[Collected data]

--

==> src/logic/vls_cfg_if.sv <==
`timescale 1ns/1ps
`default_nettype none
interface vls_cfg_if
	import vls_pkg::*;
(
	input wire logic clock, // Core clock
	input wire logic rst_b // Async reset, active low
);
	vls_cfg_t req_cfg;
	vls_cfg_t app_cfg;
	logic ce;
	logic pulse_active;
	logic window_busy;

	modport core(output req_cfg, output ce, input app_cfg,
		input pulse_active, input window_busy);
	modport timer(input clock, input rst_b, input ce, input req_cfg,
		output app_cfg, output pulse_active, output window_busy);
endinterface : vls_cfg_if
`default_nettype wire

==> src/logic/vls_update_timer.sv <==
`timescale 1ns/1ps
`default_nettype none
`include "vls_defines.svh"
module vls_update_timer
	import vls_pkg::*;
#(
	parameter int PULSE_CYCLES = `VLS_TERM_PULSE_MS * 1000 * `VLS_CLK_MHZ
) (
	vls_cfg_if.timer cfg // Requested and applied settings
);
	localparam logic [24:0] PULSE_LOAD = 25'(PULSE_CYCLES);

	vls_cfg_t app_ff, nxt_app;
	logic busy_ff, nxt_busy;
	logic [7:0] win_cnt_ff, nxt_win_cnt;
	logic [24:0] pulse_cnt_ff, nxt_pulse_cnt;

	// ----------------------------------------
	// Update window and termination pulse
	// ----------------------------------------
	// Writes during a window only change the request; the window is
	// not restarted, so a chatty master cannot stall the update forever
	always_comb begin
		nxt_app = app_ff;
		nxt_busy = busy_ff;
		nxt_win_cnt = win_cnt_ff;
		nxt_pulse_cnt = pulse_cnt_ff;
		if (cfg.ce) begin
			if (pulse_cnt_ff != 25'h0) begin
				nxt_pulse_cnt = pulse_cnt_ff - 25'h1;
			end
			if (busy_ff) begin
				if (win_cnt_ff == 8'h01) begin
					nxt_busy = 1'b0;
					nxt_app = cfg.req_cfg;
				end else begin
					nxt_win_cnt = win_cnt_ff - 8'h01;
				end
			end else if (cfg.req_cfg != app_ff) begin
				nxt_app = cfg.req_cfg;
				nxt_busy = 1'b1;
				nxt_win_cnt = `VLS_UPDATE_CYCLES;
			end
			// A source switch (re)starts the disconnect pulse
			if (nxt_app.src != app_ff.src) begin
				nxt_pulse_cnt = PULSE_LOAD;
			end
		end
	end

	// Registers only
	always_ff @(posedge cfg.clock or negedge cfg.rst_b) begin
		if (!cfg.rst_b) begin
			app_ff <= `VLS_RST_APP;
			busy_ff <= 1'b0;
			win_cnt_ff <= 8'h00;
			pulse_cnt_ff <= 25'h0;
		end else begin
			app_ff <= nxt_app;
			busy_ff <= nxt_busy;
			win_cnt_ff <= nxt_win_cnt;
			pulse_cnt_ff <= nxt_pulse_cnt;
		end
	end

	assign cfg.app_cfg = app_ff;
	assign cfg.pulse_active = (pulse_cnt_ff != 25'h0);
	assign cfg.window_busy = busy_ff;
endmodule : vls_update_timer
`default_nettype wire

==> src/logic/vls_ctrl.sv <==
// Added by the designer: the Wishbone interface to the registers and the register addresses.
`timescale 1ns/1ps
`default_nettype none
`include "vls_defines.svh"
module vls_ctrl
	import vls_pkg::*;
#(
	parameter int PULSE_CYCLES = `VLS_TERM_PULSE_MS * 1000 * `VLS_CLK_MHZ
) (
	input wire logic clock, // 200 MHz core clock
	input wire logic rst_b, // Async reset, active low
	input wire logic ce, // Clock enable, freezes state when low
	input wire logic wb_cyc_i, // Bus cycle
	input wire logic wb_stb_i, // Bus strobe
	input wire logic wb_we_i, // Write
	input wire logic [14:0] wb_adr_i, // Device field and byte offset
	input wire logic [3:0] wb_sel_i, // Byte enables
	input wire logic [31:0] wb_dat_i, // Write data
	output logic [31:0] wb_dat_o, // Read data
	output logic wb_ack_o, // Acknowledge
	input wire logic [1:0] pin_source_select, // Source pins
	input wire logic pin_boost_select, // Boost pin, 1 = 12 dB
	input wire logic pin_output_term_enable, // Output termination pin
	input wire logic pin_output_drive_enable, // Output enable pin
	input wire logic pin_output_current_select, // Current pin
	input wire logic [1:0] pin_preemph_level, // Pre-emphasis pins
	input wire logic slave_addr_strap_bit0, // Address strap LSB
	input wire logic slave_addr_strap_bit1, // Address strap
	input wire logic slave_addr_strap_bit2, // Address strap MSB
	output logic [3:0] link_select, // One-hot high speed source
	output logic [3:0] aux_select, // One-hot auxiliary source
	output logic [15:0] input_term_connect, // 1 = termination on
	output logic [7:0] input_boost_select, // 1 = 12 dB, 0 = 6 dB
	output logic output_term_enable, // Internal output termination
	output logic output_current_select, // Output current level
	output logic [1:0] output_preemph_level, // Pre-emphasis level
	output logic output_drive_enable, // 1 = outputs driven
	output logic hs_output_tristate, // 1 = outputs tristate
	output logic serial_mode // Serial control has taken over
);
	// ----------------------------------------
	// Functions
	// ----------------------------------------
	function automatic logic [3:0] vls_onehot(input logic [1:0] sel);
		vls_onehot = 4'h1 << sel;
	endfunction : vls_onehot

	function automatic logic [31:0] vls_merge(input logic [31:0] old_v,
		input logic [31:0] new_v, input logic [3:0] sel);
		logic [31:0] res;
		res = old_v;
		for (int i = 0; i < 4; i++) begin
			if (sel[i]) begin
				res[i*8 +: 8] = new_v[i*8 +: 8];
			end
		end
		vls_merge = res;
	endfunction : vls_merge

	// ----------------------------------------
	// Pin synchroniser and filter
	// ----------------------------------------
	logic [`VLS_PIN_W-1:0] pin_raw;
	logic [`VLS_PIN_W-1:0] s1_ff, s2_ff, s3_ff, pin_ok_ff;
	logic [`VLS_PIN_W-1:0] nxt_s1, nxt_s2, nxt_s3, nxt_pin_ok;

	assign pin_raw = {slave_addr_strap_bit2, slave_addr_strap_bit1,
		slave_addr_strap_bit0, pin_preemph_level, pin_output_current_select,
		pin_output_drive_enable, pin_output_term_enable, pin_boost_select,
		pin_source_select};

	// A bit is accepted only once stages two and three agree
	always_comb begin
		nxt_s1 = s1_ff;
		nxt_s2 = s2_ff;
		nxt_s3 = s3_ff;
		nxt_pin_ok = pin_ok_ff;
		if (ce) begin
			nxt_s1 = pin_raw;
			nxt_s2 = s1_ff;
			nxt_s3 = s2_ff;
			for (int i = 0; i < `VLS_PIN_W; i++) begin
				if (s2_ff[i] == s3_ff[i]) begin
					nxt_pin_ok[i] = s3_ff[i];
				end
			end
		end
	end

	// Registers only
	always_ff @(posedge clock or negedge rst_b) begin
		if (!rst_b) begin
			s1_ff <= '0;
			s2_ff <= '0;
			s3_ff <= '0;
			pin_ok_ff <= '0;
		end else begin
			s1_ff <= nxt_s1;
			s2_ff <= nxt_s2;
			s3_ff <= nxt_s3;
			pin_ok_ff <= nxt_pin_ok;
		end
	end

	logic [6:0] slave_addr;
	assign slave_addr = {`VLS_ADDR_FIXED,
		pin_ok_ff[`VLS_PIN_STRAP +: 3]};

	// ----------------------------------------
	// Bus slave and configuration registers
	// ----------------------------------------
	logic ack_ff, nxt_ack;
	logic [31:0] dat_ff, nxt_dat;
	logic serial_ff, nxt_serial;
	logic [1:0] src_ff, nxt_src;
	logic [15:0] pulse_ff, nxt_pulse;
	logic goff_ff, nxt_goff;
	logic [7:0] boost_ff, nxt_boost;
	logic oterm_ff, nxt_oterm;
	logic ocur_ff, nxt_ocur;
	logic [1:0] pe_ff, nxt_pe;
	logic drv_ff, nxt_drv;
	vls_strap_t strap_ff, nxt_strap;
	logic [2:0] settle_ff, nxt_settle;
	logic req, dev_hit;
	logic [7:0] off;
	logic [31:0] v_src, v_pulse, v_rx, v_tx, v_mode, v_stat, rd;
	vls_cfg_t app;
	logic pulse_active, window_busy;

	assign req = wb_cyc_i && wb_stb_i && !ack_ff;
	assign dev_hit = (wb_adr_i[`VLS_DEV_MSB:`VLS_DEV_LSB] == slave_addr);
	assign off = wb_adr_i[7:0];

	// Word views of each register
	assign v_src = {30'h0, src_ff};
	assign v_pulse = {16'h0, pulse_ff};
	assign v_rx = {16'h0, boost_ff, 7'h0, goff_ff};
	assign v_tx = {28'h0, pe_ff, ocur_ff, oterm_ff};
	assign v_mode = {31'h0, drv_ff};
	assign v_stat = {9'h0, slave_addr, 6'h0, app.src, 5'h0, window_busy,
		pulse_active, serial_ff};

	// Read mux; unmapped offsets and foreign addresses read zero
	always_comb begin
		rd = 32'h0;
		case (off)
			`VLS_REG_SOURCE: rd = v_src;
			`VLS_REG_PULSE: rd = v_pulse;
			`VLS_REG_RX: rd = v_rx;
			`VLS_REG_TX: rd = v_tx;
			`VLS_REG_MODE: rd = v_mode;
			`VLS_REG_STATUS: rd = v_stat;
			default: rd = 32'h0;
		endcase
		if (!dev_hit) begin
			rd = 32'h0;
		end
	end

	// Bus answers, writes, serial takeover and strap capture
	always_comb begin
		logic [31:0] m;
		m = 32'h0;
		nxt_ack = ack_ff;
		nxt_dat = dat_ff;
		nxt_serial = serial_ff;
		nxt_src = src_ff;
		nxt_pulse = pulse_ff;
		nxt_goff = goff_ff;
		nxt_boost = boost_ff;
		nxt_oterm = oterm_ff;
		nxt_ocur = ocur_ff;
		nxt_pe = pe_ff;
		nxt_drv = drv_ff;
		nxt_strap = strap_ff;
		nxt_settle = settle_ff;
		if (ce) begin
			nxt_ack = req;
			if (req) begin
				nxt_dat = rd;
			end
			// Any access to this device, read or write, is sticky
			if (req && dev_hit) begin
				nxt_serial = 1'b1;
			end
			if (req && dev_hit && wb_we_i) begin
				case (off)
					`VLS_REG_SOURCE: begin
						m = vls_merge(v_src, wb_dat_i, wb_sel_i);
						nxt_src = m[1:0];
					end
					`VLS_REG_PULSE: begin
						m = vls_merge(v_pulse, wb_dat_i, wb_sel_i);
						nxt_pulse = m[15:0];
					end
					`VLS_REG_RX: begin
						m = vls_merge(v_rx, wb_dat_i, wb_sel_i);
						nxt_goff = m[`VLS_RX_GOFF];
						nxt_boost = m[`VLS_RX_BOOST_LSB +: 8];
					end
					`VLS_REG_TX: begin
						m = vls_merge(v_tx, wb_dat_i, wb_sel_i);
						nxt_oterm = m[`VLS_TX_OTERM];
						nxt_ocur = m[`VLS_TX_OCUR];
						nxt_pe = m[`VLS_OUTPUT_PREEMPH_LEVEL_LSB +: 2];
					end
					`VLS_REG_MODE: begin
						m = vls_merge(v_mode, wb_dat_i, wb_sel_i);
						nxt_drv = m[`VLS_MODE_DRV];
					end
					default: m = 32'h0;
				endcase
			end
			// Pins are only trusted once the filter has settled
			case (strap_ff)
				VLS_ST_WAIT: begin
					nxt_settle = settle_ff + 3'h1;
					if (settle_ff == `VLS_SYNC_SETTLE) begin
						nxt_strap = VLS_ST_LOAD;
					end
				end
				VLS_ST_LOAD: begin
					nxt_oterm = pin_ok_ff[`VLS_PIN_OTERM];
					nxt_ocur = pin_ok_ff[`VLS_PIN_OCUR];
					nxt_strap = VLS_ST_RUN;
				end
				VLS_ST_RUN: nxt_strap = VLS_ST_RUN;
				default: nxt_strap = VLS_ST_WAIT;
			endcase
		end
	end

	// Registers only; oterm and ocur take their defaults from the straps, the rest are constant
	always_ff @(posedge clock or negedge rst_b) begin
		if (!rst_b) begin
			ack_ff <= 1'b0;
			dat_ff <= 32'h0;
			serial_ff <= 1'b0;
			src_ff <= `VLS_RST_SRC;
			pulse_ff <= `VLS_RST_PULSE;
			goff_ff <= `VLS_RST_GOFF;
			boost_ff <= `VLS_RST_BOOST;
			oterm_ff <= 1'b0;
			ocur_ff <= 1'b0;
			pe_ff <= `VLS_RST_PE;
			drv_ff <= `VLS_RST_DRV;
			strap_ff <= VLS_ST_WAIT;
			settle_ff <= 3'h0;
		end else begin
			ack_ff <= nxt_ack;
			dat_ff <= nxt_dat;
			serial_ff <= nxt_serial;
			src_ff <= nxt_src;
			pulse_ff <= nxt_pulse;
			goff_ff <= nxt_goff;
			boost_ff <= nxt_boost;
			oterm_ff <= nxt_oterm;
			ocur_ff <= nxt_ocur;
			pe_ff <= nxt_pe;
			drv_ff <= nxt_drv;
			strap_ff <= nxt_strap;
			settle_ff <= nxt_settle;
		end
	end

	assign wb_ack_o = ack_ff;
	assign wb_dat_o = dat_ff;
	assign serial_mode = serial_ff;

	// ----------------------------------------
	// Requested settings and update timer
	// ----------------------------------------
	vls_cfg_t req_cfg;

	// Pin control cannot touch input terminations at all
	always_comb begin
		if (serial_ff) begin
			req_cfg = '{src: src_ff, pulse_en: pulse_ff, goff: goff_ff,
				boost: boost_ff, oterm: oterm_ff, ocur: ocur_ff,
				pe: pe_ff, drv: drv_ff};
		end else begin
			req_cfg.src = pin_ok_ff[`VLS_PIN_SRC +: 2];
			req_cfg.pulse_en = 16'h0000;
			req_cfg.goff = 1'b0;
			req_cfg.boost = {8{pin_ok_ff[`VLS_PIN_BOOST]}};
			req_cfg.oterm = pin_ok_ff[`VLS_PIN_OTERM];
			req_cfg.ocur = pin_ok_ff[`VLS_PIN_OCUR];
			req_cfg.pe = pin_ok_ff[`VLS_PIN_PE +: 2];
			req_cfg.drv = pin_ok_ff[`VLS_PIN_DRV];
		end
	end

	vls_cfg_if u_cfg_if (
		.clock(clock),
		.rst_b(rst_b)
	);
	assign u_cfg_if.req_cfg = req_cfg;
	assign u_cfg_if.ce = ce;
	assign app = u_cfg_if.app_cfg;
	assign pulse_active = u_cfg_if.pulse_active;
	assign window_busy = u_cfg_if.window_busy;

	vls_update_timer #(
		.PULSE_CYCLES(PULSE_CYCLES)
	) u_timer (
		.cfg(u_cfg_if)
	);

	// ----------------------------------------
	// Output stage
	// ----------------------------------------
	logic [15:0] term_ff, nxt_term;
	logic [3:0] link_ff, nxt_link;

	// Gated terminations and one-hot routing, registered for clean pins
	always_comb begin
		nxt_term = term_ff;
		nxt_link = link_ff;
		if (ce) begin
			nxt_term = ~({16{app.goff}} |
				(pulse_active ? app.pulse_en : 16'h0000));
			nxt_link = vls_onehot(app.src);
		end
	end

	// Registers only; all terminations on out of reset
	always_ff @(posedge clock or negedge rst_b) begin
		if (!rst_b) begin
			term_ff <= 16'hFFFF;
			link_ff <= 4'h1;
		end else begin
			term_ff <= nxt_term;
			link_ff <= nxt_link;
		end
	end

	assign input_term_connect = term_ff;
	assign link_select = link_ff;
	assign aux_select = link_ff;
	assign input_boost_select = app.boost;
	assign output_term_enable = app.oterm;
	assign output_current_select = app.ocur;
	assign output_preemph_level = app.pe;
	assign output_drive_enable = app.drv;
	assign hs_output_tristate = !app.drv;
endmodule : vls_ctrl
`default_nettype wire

--

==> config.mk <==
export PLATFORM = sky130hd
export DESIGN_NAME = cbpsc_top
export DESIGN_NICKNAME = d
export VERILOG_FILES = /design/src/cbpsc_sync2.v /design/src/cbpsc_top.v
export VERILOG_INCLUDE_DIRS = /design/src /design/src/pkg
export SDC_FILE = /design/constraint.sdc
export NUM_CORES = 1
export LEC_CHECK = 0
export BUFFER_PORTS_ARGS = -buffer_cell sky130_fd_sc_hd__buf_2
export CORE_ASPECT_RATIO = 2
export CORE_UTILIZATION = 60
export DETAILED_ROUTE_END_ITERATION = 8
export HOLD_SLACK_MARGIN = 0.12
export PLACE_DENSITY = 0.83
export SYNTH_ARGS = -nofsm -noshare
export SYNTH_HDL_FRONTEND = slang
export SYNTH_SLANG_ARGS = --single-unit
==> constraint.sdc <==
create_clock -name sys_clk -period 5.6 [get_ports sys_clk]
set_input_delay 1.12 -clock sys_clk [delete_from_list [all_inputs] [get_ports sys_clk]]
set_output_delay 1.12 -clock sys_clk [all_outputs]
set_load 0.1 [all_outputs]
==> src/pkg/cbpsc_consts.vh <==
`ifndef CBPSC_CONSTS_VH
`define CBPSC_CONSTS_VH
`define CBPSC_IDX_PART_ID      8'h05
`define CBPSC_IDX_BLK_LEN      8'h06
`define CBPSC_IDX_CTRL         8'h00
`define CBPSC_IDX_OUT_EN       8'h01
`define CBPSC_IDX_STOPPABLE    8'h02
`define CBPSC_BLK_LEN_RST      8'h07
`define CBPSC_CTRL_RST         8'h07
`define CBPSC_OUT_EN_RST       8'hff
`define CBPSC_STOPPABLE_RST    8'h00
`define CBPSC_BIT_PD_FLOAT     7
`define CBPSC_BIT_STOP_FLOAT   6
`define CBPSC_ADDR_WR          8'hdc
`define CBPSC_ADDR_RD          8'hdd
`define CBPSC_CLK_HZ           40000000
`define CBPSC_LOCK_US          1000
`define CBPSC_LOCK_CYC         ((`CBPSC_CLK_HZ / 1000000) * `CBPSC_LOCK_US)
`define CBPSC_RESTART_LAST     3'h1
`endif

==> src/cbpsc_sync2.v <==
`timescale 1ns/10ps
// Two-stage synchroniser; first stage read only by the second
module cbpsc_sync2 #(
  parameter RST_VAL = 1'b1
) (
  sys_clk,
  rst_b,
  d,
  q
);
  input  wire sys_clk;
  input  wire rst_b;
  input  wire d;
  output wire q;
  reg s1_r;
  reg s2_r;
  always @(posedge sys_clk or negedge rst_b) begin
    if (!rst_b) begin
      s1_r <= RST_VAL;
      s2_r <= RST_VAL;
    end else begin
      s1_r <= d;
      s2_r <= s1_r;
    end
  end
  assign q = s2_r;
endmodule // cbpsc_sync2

--

WORK TO COMPLETE
Only lines with the word "automatic" are needed. Copy them from the preceding records.

RESPONSE AREA
	function automatic logic [3:0] vls_onehot(input logic [1:0] sel);
	function automatic logic [31:0] vls_merge(input logic [31:0] old_v,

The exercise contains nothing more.